Funny, the other country in the world where one gets so strenuously searched is Russia. Ironic, anybody?
The final irony of the day - while I was seething. Heading back to 161st Street Station and the 4 train, I finally saw black people.
I mean black people who weren't indentured to be at the game. They were in they stadium serving hotdogs, and cracker jacks, and dairy maid something or others, and Cokes but I couldn't see a single person in the crowd. Not amongst the cops neither. (Note to myself, must try and spot a black cop).
And so my day of livin a slice of the American Dream ended on the 4 train. My Yankees cap pushed back on my head... bought at the concession before I headed into the stadium as a momento of the afternoon that was about to unfold in proximity to heaven.
I wonder - does one get arrested for burning one's Yankees cap? Is there a memorabilia amendment? Guess I'd better google.
They're equally blue sky in the more serious ball films - starring Kevin Costner that is - "Bull Durham", "For the Love of the Game", and "Field of Dreams". Not to mention the old boy made good films "The Natural" and "The Rookie". You see I seen em all.
Thankfully, Ken Burns and PBS painted in some historical 'color' in his eponymous "Baseball". (We also got the "Civil War" and "Jazz" where I grew up).
And I've read dozens of 'New Yorker', 'GQ', and 'Esquire' profiles over the years... Most recently on the 'world according to Manny'.

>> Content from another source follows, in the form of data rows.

[src/hw/rtl/dq_mem.sv]
module dq_mem #(
  parameter int CAPACITY      = 64,
  parameter int ELEMENT_WIDTH = 32
) (
  input  logic                        clk_i,
  input  logic                        we_i,
  input  logic [$clog2(CAPACITY)-1:0] waddr_i,
  input  logic [ELEMENT_WIDTH-1:0]    wdata_i,
  input  logic                        re_i,
  input  logic [$clog2(CAPACITY)-1:0] raddr_i,
  output logic [ELEMENT_WIDTH-1:0]    rdata_o
);

  logic [ELEMENT_WIDTH-1:0] mem [CAPACITY];
  logic [ELEMENT_WIDTH-1:0] rdata_q;

  always_ff @(posedge clk_i) begin
    if (we_i) begin
      mem[waddr_i] <= wdata_i;
    end
  end

  always_ff @(posedge clk_i) begin
    if (re_i) begin
      rdata_q <= mem[raddr_i];
    end
  end

  assign rdata_o = rdata_q;

endmodule
===== config.mk =====
export PLATFORM = sky130hd
export DESIGN_NAME = bfed_ctrl
export DESIGN_NICKNAME = d
export VERILOG_FILES = /design/src/hw/rtl/bfed_pkg.sv /design/src/hw/rtl/bfed_ctrl.sv
export SDC_FILE = /design/constraint.sdc
export NUM_CORES = 1
export LEC_CHECK = 0
export ABC_CLOCK_PERIOD_IN_PS = 4900
export BUFFER_PORTS_ARGS = -buffer_cell sky130_fd_sc_hd__clkbuf_2
export CAP_MARGIN = 15
export CORE_MARGIN = 1
export CORE_UTILIZATION = 45
export CTS_BUF_LIST = sky130_fd_sc_hd__clkbuf_2 sky130_fd_sc_hd__clkbuf_4 sky130_fd_sc_hd__clkbuf_8
export CTS_CLUSTER_SIZE = 25
export DETAILED_ROUTE_END_ITERATION = 6
export PLACE_DENSITY_LB_ADDON = 0.05
export RECOVER_POWER = 100
export REMOVE_ABC_BUFFERS = 1
export SLEW_MARGIN = 10
export SYNTH_ARGS = -nofsm -noshare
export SYNTH_HDL_FRONTEND = slang
export SYNTH_SLANG_ARGS = --single-unit

===== constraint.sdc =====
create_clock -name clk_i -period 4.9 [get_ports clk_i]
set_input_delay 0.98 -clock clk_i [delete_from_list [all_inputs] [get_ports clk_i]]
set_output_delay 0.98 -clock clk_i [all_outputs]
set_load 0.005 [all_outputs]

So I was trippin to be headed to Yankee Stadium to see Yankees v. red Sox on a July 4 weekend. Bleachers seat A 14, section 53 was my patch of sporting heaven.
Sadly the four guys in KK 13-17 decided that my patch of heaven belonged to them also. Their bleacher wasn't nearly capacious enough for their corpulence. The four of them oozed over the aisles so my knees were pressed against sweaty costumed backs. Two wore Reds and two Bombers strips.
Scanning the crowd they weren't the only man masses around me... so it wan't a matter of bad luck.
So I shoehorned myself in their and waited for the wags to start making ribald and nuanced witticisms to get us all in the mood. Now even I know A-Rod has been schtupping Madonna - so any number of "Yeah, sing 'Like a Prayer' and hit the ball Romeo" could've been gliding off the tongues around me. "Don't look to heaven and ask for a hit you adulterous MoFo - he ain't gonna be listenin!"
That's what happens in the movies... and that's how it goes at the cricket. In every crowd there is a wag and there are a number of ditties - we all learn, and know, and love - to help while away the slow patches and between innings.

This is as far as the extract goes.